ABSTRACT
Mobile genetic elements in bacteria, such as plasmids, act as important vectors for the transfer of antibiotic resistance, virulence, and metal resistance genes. Here, we report the genome sequence of a new plasmid pLM-C-273, identified in a Listeria monocytogenes strain isolated from a clinical sample in Ontario, Canada.
GENOME ANNOUNCEMENT
Listeria monocytogenes is highly resistant to environmental stresses that usually limit bacterial growth, such as low temperatures, fluctuations in pH, high salt concentrations, and metal ions (1), making its eradication from food manufacturing plants difficult.
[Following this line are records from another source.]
`src/rtl/deser_arbiter_if.sv`:
```
// Output byte handshake between the arbiter and its consumer.
// The master side holds byte_out/byte_src/byte_valid until byte_accept.
interface deser_arbiter_if;
    logic [7:0] byte_out;
    logic       byte_src;
    logic       byte_valid;
    logic       byte_accept;

    modport master (
        output byte_out,
        output byte_src,
        output byte_valid,
        input  byte_accept
    );

    modport slave (
        input  byte_out,
        input  byte_src,
        input  byte_valid,
        output byte_accept
    );
endinterface

```
`src/rtl/deser_arbiter.sv`:
```
// Round-robin arbiter sharing one serial deserializer between two sources.
// One byte is granted, collected, acked and delivered before the next grant.
module deser_arbiter (
    input  logic       clock_100KHZ,
    input  logic       reset,
    input  logic       req_a,
    input  logic       req_b,
    input  logic       data_a,
    input  logic       data_b,
    input  logic       write_a,
    input  logic       write_b,
    output logic       grant_a,
    output logic       grant_b,
    output logic       des_data_in,
    output logic       des_write_in,
    input  logic       des_status,
    input  logic       des_ready,
    input  logic [7:0] des_data,
    output logic       des_ack,
    deser_arbiter_if.master byte_if,
    output logic       drop_a,
    output logic       drop_b,
    output logic [1:0] arb_state
);

    typedef enum logic [1:0] {
        IDLE    = 2'b00,
        GRANT   = 2'b01,
        ACK     = 2'b10,
        DELIVER = 2'b11
    } state_t;

    state_t     state;
    state_t     state_nx;
    logic       last_src;
    logic       gsrc;
    logic       pick;
    logic       load_grant;
    logic       load_byte;
    logic [3:0] bit_cnt;
    logic [7:0] byte_q;
    logic       src_q;
    logic       valid_q;

    always_comb begin
        state_nx     = state;
        load_grant   = 1'b0;
        load_byte    = 1'b0;
        grant_a      = 1'b0;
        grant_b      = 1'b0;
        des_data_in  = 1'b0;
        des_write_in = 1'b0;
        des_ack      = 1'b0;
        // Contention goes to whichever source did not win last time.
        pick = ~last_src;
        if (req_a && !req_b) begin
            pick = 1'b0;
        end else if (req_b && !req_a) begin
            pick = 1'b1;
        end
        unique case (state)
            IDLE: begin
                if ((req_a || req_b) && !valid_q) begin
                    state_nx   = GRANT;
                    load_grant = 1'b1;
                end
            end
            GRANT: begin
                grant_a      = ~gsrc;
                grant_b      = gsrc;
                des_data_in  = gsrc ? data_b : data_a;
                des_write_in = (gsrc ? write_b : write_a)
                             & des_status;
                if (des_ready) begin
                    load_byte = 1'b1;
                    state_nx  = ACK;
                end
            end
            ACK: begin
                des_ack  = 1'b1;
                state_nx = DELIVER;
            end
            DELIVER: begin
                if (byte_if.byte_accept) begin
                    state_nx = IDLE;
                end
            end
            default: state_nx = IDLE;
        endcase
        // Keep combinational outputs quiet while reset is held.
        if (!reset) begin
            grant_a      = 1'b0;
            grant_b      = 1'b0;
            des_data_in  = 1'b0;
            des_write_in = 1'b0;
            des_ack      = 1'b0;
        end
    end

    always_ff @(posedge clock_100KHZ) begin
        if (!reset) begin
            state    <= IDLE;
            last_src <= 1'b1;
            gsrc     <= 1'b0;
            bit_cnt  <= 4'd0;
            byte_q   <= 8'd0;
            src_q    <= 1'b0;
            valid_q  <= 1'b0;
            drop_a   <= 1'b0;
            drop_b   <= 1'b0;
        end else begin
            state  <= state_nx;
            drop_a <= write_a & ~grant_a;
            drop_b <= write_b & ~grant_b;
            if (load_grant) begin
                last_src <= pick;
                gsrc     <= pick;
                bit_cnt  <= 4'd0;
            end else if (des_write_in) begin
                bit_cnt <= bit_cnt + 4'd1;
            end
            if (load_byte) begin
                byte_q <= des_data;
                src_q  <= gsrc;
            end
            if (state == ACK) begin
                valid_q <= 1'b1;
            end else if (state == DELIVER && byte_if.byte_accept) begin
                valid_q <= 1'b0;
            end
        end
    end

    assign arb_state          = state;
    assign byte_if.byte_out   = byte_q;
    assign byte_if.byte_src   = src_q;
    assign byte_if.byte_valid = valid_q;

endmodule

```
`src/flat_wrapper.sv`:
```
// flat-port wrapper written by rule: the top's interface ports become plain ports
module deser_arbiter_flat 
  (clock_100KHZ, reset, req_a, req_b, data_a, data_b, write_a, write_b, grant_a, grant_b, des_data_in, des_write_in, des_status, des_ready, des_data, des_ack, drop_a, drop_b, arb_state, byte_if_byte_out, byte_if_byte_src, byte_if_byte_valid, byte_if_byte_accept);
  deser_arbiter_if byte_if_i ();
  input  logic clock_100KHZ;
  input  logic reset;
  input  logic req_a;
  input  logic req_b;
  input  logic data_a;
  input  logic data_b;
  input  logic write_a;
  input  logic write_b;
  output logic grant_a;
  output logic grant_b;
  output logic des_data_in;
  output logic des_write_in;
  input  logic des_status;
  input  logic des_ready;
  input  logic [7:0] des_data;
  output logic des_ack;
  output logic drop_a;
  output logic drop_b;
  output logic [1:0] arb_state;
  output wire logic [$bits(byte_if_i.byte_out)-1:0] byte_if_byte_out;
  output wire logic [$bits(byte_if_i.byte_src)-1:0] byte_if_byte_src;
  output wire logic [$bits(byte_if_i.byte_valid)-1:0] byte_if_byte_valid;
  input wire logic [$bits(byte_if_i.byte_accept)-1:0] byte_if_byte_accept;
  assign byte_if_byte_out = byte_if_i.byte_out;
  assign byte_if_byte_src = byte_if_i.byte_src;
  assign byte_if_byte_valid = byte_if_i.byte_valid;
  assign byte_if_i.byte_accept = byte_if_byte_accept;
  deser_arbiter u_core (.clock_100KHZ(clock_100KHZ), .reset(reset), .req_a(req_a), .req_b(req_b), .data_a(data_a), .data_b(data_b), .write_a(write_a), .write_b(write_b), .grant_a(grant_a), .grant_b(grant_b), .des_data_in(des_data_in), .des_write_in(des_write_in), .des_status(des_status), .des_ready(des_ready), .des_data(des_data), .des_ack(des_ack), .byte_if(byte_if_i), .drop_a(drop_a), .drop_b(drop_b), .arb_state(arb_state));
endmodule
```
`config.mk`:
```
export PLATFORM = sky130hd
export DESIGN_NAME = deser_arbiter_flat
export DESIGN_NICKNAME = d
export VERILOG_FILES = /design/src/rtl/deser_arbiter_if.sv /design/src/rtl/deser_arbiter.sv /design/src/flat_wrapper.sv
export SDC_FILE = /design/constraint.sdc
export NUM_CORES = 1
export LEC_CHECK = 0
export ABC_AREA = 1
export CORE_MARGIN = 3
export CORE_UTILIZATION = 25
export CTS_CLUSTER_SIZE = 28
export DETAILED_ROUTE_END_ITERATION = 10
export GPL_TIMING_DRIVEN = 0
export PLACE_DENSITY = 0.65
export SLEW_MARGIN = 20
export SYNTH_ARGS = -nofsm -noshare
export SYNTH_HDL_FRONTEND = slang
export SYNTH_SLANG_ARGS = --single-unit
export TNS_END_PERCENT = 10
```
`constraint.sdc`:
```
create_clock -name clock_100KHZ -period 1.1 [get_ports clock_100KHZ]
set_input_delay 0.33 -clock clock_100KHZ [delete_from_list [all_inputs] [get_ports clock_100KHZ]]
set_output_delay 0.33 -clock clock_100KHZ [all_outputs]
set_load 0.05 [all_outputs]
```
==> impl_results.md, run 1 <==
- Synth top area cells: dfxtp_1 (41%), nor2_1 (11%), nand2_1 (9.1%)
- Cts bufs inserted: 3
- Post-synthesis simple-gate area fraction: 29.67%
- Compound-Gate Fraction of Synth Area: 10.69%
- Initial cell density of the core: 27.27%
- Clk buf depth: 2
- Reg-to-Reg Start: u_core.arb_state[1]$_SDFFE_PN0P_
- Critical path, cell by cell: inv_4 -> ha_4 -> nand3_4 -> a211oi_4 -> buf_6
- Die ar.: 3846 um^2
- Area of the core: 2877 um^2
- Placer's final routability congestion estimate: 0.7770
- Antenna-violating nets left: 0
- Post-synth EDFFs: 0
- PnR worst setup slack: -0.5270 ns
- Layout cell share with drive strength beyond 1: 45.45%
- Area Growth Syn to Fin: 88.20%
- Post-DP HPWL: 1.639 mm
- Syn Nets: 133
- Tcrit/Tclk final: 147.9%
- Failing checks: setup timing
- Critical Setup Path Class: reg -> out
- Final Power: 0.003227 W
- Critical Path AT: 1.30 ns
- WHS Path Cells: 3
- Worst skew pair latency: 0.29 ns
- Die Y-Extent: 62.02 um
- CTS tree: done
- Row Count: 19
- Worst Hold Launch: reset
- Root Buffer: clkbuf_4
- Top post-synthesis cells by count: nor2_1 (23), nand2_1 (19), dfxtp_1 (16), inv_1 (14), o21ai_0 (9)
- Drt initial violations: 20
- Hold EP: u_core.byte_if.byte_out[4]$_SDFFE_PN0P_
- CTS sink count: 16
- Hold Fails Final Rpt: 0
- Xor/xnor cell area share of the yosys netlist: 0%
- CP max-delay cell: dfxtp_4
- Asr flop ratio synth: 0%
- GRT Residual Overflow: 0
- Combinational family with the most area after synthesis: simple AND/OR/NAND/NOR gates
- Clock Pin Slew Worst Setup and Hold Paths: 0.10 ns
- Max VDD drop: 1.425 mV
- Max Clk Rate: 0.6146 GHz
- Setup slack, reg-to-reg: -0.09 ns
- Slew Viols, Final: 0
- Layout Utilization: 51.33%
- Leak: 0.6592 nW
- H-tree Lvls: 1
- Hold-fix buffers at CTS: 0
- Max_cap viols: 0
- Critical R2R Capture: u_core.arb_state[1]$_SDFFE_PN0P_
- WP data required: 0.77 ns
- Sequential share of the synthesized area: 40.83%
- Worst Skew: 0.004323 ns
- Total track usage: 13.07%
- Mapped Area: 784.5 um^2
- Worst-margin pin slew: 0.2640 ns
- Synth warnings: 0
- Endpoints failing setup: 28
- WHS: 0.3505 ns
- Outcome: finished with violations
- Drt first pass iters: 4
- # diodes: 0
- Avg Inst Size Synth: 7.197 um^2
- Synth cell types: 20
- Nets: 179
- Avg WL per Cell: 10.94 um
- Register-to-Register Path Depth: 9
- Io pins: 38
- Worst Setup Start Kind: register
- Worst Path Max Fanout: 3
- Vias in the first global route: 862
- First-pass GRT wire length: 3.636 mm
- Vias: 821
- Most used flip-flop cell after synthesis: dfxtp_1
- Adder-cell share of the synthesized area: 7.974%
- Flops & latches, synth: 16
- Slew headroom: 82.35%
- IO Port Bufs: 36
- Die X: 62.02 um
- Initial antenna violation count: 0
- Leading area contributor after synthesis: dfxtp_1
- RSZ-0062 raised after global routing: true
- Syn Inst Count: 109
- Final min period: 1.627 ns
- Setup crit end kind: output pin
- Largest net degree at the start of global routing: 11
- DRC Markers: 0
- Power Density: 2186 nW/um^2
- Post-synth top area share: 40.83%
- Wirelength, routed: 2.144 mm
- Drt via density: 4.189
- Post-synthesis mux area share: 0%
- CP max stage delay: 0.36 ns
- Worst hold path type: in -> reg
- Most frequent cell after synthesis: nor2_1
[where the power goes]
group,internal (W),total (W),switching (W)
registers,0.000769,0.000929,0.000160
logic,0.000789,0.00190,0.00111
clock network,0.000202,0.000400,0.000198
total,0.00176,0.00323,0.00147
[cell type report]
class,instances,area (um^2)
fillers,280,1400
multi-input cells,74,491.7
repair buffers,41,459.2
flip-flops and latches,16,346.6
inverters,17,75.07
well taps,42,52.55
clock buffers,4,36.28
plain buffers,2,15.01
[stage by stage]
step	TNS (ns)	worst slack, ns	area [um^2]	std cells
after global placement	-12.59	-1.159	1254	187
after global routing	-5.278	-0.5990	1476	196
after floorplan	-2.759	-0.4685	840.8	109
final	-3.386	-0.5270	1476	196
after detailed placement	-12.96	-1.179	1254	187
after CTS	-8.588	-0.5489	1326	195
[flip-flops by register name, summed over array words and instances, names as in the netlist]
register / cells
u_core.byte_if.byte_valid: 1
u_core.byte_if.byte_out: 8
u_core.drop_a: 1
u_core.byte_if.byte_src: 1
u_core.gsrc: 1
u_core.arb_state: 2
u_core.drop_b: 1
u_core.last_src: 1
[kinds of logic after synthesis]
kind of cell / count (synthesis)
simple gates: 54
buf+inv: 19
fa+ha+maj: 5
compound gates: 15
flops: 16
[how the worst max path moves through the flow]
stage,from,to,cells after the start
2_1_floorplan,u_core.arb_state[1]$_SDFFE_PN0P_,des_write_in,4
3_3_place_gp,des_status,des_write_in,4
3_5_place_dp,des_status,des_write_in,4
4_1_cts,u_core.arb_state[1]$_SDFFE_PN0P_,des_write_in,5
5_1_grt,u_core.arb_state[1]$_SDFFE_PN0P_,des_write_in,5
6_report,u_core.arb_state[1]$_SDFFE_PN0P_,des_write_in,5
[timing repair]
action	4_1_cts	5_1_grt
hold endpoints to repair	0	0
pin swaps	2	2
setup buffers	4	1
endpoints found under the setup margin	23	32
gates resized for setup	65	111
[critical path: cells and delay by family, from the launching register on]
family                     cells  cell delay [ns]
AOI/OAI and AO/OA              1             0.17
buffers and inverters          2             0.26
and+or+nand+nor                1             0.07
DFF                            1             0.36
adders and majority gates      1             0.15
[placed cells by master, fill, tap and decap left out, types with 3 or more instances in the layout]
master	instances
clkbuf_4	3
buf_8	10
o21ai_0	6
buf_4	7
nand3_1	4
dfxtp_2	12
nor2_2	3
nor2_1	19
nand2_2	5
ha_4	3
buf_6	9
o21ai_1	4
clkdlybuf4s50_1	17
inv_1	12
nand2_1	16
dfxtp_4	3
[layer usage]
layer / vias to the layer above / GRT usage [%] / wire, um
met4: 0 / 4.545 / 31
met5: - / 0 / 0
li1: 428 / - / -
met2: 24 / 24.70 / 1147
met3: 5 / 4.339 / 125
met1: 364 / 13.17 / 840
Power figures use the tool's default switching activity.
==> inputs of run 2 (changes only) <==
--- a/config.mk
+++ b/config.mk
@@ -10,9 +10,8 @@
 export CORE_UTILIZATION = 25
 export CTS_CLUSTER_SIZE = 28
 export DETAILED_ROUTE_END_ITERATION = 10
-export GPL_TIMING_DRIVEN = 0
+export GPL_TIMING_DRIVEN = 1
 export PLACE_DENSITY = 0.65
-export SLEW_MARGIN = 20
 export SYNTH_ARGS = -nofsm -noshare
 export SYNTH_HDL_FRONTEND = slang
 export SYNTH_SLANG_ARGS = --single-unit
==> impl_results.md, run 2 (same netlist as run 1, synthesis figures left out) <==
- Outcome: finished with violations (unchanged)
- Failing checks: setup timing (unchanged)
- Critical path, cell by cell: clkdlybuf4s50_1 -> nand3_4 -> a211oi_4 -> buf_12 (was inv_4 -> ha_4 -> nand3_4 -> a211oi_4 -> buf_6)
- Worst Skew: 0.004477 ns (was 0.004323 ns)
- Power Density: 2148 nW/um^2 (was 2186 nW/um^2)
- Vias: 889 (was 821)
- Clk buf depth: 2 (unchanged)
- Most frequent cells in the layout: nor2_1 (19), buf_12 (19), clkdlybuf4s50_1 (17) (was nor2_1 (19), clkdlybuf4s50_1 (17), nand2_1 (16))
- Max_cap viols: 0 (unchanged)
- Max FFs per register: 8 (unchanged)
- Hold Fails Final Rpt: 0 (unchanged)
- Antenna-violating nets left: 0 (unchanged)
- Die ar.: 3846 um^2 (unchanged)
- H-tree Lvls: 1 (unchanged)
- Layout Utilization: 60.03% (was 51.33%)
- Die Y-Extent: 62.02 um (unchanged)
- First-pass GRT wire length: 3.960 mm (was 3.636 mm)
- CP max stage delay: 0.52 ns (was 0.36 ns)
- Leak: 0.7590 nW (was 0.6592 nW)
- Area of the core: 2877 um^2 (unchanged)
- Setup crit end kind: output pin (unchanged)
- Worst Setup Start Kind: input pin (was register)
- Critical Setup Path Class: in -> out (was reg -> out)
- Drt via density: 4.295 (was 4.189)
- WHS: 0.5080 ns (was 0.3505 ns)
- Avg WL per Cell: 11.57 um (was 10.94 um)
- Wirelength, routed: 2.395 mm (was 2.144 mm)
- CP max-delay cell: clkdlybuf4s50_1 (was dfxtp_4)
- Post-DP HPWL: 1.899 mm (was 1.639 mm)
- Fillers: 261 (was 280)
- Slew Viols, Final: 0 (unchanged)
- Placer's final routability congestion estimate: 0.7793 (was 0.7770)
- PnR worst setup slack: -0.5700 ns (was -0.5270 ns)
- Worst Path Max Fanout: 1 (was 3)
- Total track usage: 14.41% (was 13.07%)
- Final min period: 1.670 ns (was 1.627 ns)
- Drt first pass iters: 4 (unchanged)
- Max VDD drop: 1.358 mV (was 1.425 mV)
- Layout cell share with drive strength beyond 1: 49.70% (was 45.45%)
- CTS tree: done (unchanged)
- Critical Path AT: 1.34 ns (was 1.30 ns)
- Nets: 190 (was 179)
- Area Growth Syn to Fin: 120.1% (was 88.20%)
- Max Clk Rate: 0.5988 GHz (was 0.6146 GHz)
- Worst hold path type: reg -> reg (was in -> reg)
- Drt initial violations: 19 (was 20)
- Vias in the first global route: 905 (was 862)
- Post-route cell area: 1727 um^2 (was 1476 um^2)
- IO Port Bufs: 37 (was 36)
- Final Power: 0.003709 W (was 0.003227 W)
- RSZ-0062 raised after global routing: true (unchanged)
- # diodes: 0 (unchanged)
- Initial antenna violation count: 0 (unchanged)
- Io pins: 38 (unchanged)
- Row Count: 19 (unchanged)
- WP data required: 0.77 ns (about the same)
- Endpoints failing setup: 31 (was 28)
- Slew headroom: 77.90% (was 82.35%)
- Largest net degree at the start of global routing: 11 (unchanged)
- Worst skew pair latency: 0.29 ns (about the same)
- Cts bufs inserted: 3 (unchanged)
- DRC Markers: 0 (unchanged)
- Cell area after placement: 1544 um^2 (was 1254 um^2)
- Tcrit/Tclk final: 151.8% (was 147.9%)
- CTS sink count: 16 (unchanged)
- Initial cell density of the core: 27.27% (unchanged)
- Die X: 62.02 um (unchanged)
- GRT Residual Overflow: 0 (unchanged)
- Worst-margin pin slew: 0.3315 ns (was 0.2640 ns)
- Clock Pin Slew Worst Setup and Hold Paths: 0.09 ns (was 0.10 ns)
- Root Buffer: clkbuf_4 (unchanged)
- Post-route setup TNS: -4.128 ns (was -3.386 ns)
==> run 2: area by class of cell <==
class | instances | area (um^2) | share of cell area, %
Clock buffer | 4 | 36.28 | 2.101
Inverter | 17 | 77.57 | 4.493
Multi-Input combinational cell | 74 | 519.2 | 30.07
Sequential cell | 16 | 346.6 | 20.07
Tap cell | 42 | 52.55 | 3.043
Timing Repair Buffer | 54 | 694.4 | 40.22
==> run 2: final timing paths <==
check | startpoint | end | slack (ns) | cells after the start
hold / removal | u_core.last_src$_SDFFE_PN1P_ | u_core.last_src$_SDFFE_PN1P_ | 0.51 | 2
hold reg to reg | u_core.last_src$_SDFFE_PN1P_ | u_core.last_src$_SDFFE_PN1P_ | 0.51 | 2
setup / recovery | des_status | des_write_in | -0.57 | 4
setup reg to reg | u_core.arb_state[1]$_SDFFE_PN0P_ | u_core.arb_state[1]$_SDFFE_PN0P_ | -0.24 | 10
==> run 2: repair_timing <==
action,in CTS,in global routing
resized for setup,34,10
hold buffers,0,0
setup buffers,3,0
endpoints found under the hold margin,0,0
endpoints found under the setup margin,35,34
pin swaps,4,1
==> run 2: layer usage <==
metal,share of wire [%],vias to the layer above,routed length (um),track usage [%]
li1,-,449,-,-
met2,57,24,1365,27.96
met3,5.9,2,141,4.545
met5,0,-,0,0
met1,37,414,876,14.63
met4,0.50,0,12,3.636
==> run 2: per-stage QoR <==
stage               std cells  setup slack (ns)
floorplan                 109           -0.4685
global placement          200           -0.6932
detailed placement        200           -0.7313
CTS                       207           -0.5895
global route              207           -0.6331
finish                    207           -0.5700
==> run 2: worst max-delay path: cells and delay by family <==
kind / cells / cell delay (ns)
and+or+nand+nor: 1 / 0.10
AOI/OAI and AO/OA: 1 / 0.21
buffers and inverters: 2 / 0.69
==> run 2: report_power, final <==
group	switching (W)	internal, W
combinational	0.00122	0.00115
clock	0.000188	0.000202
sequential	0.000175	0.000770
In general, plasmids have been implicated as genetic vectors in the interbacterial transfer of antibiotic resistance (2), virulence factors (3), and metal ion resistance factors (4). Here, we report the nucleotide sequence of L. monocytogenes plasmid pLM-C-273, which was derived from the whole-genome sequence of the strain LM-C-273. L. monocytogenes strain LM-C-273 is a clinical isolate recovered from a sample obtained in 2009 in Ontario, Canada, and belongs to multilocus sequence type 5 (ST5) (5).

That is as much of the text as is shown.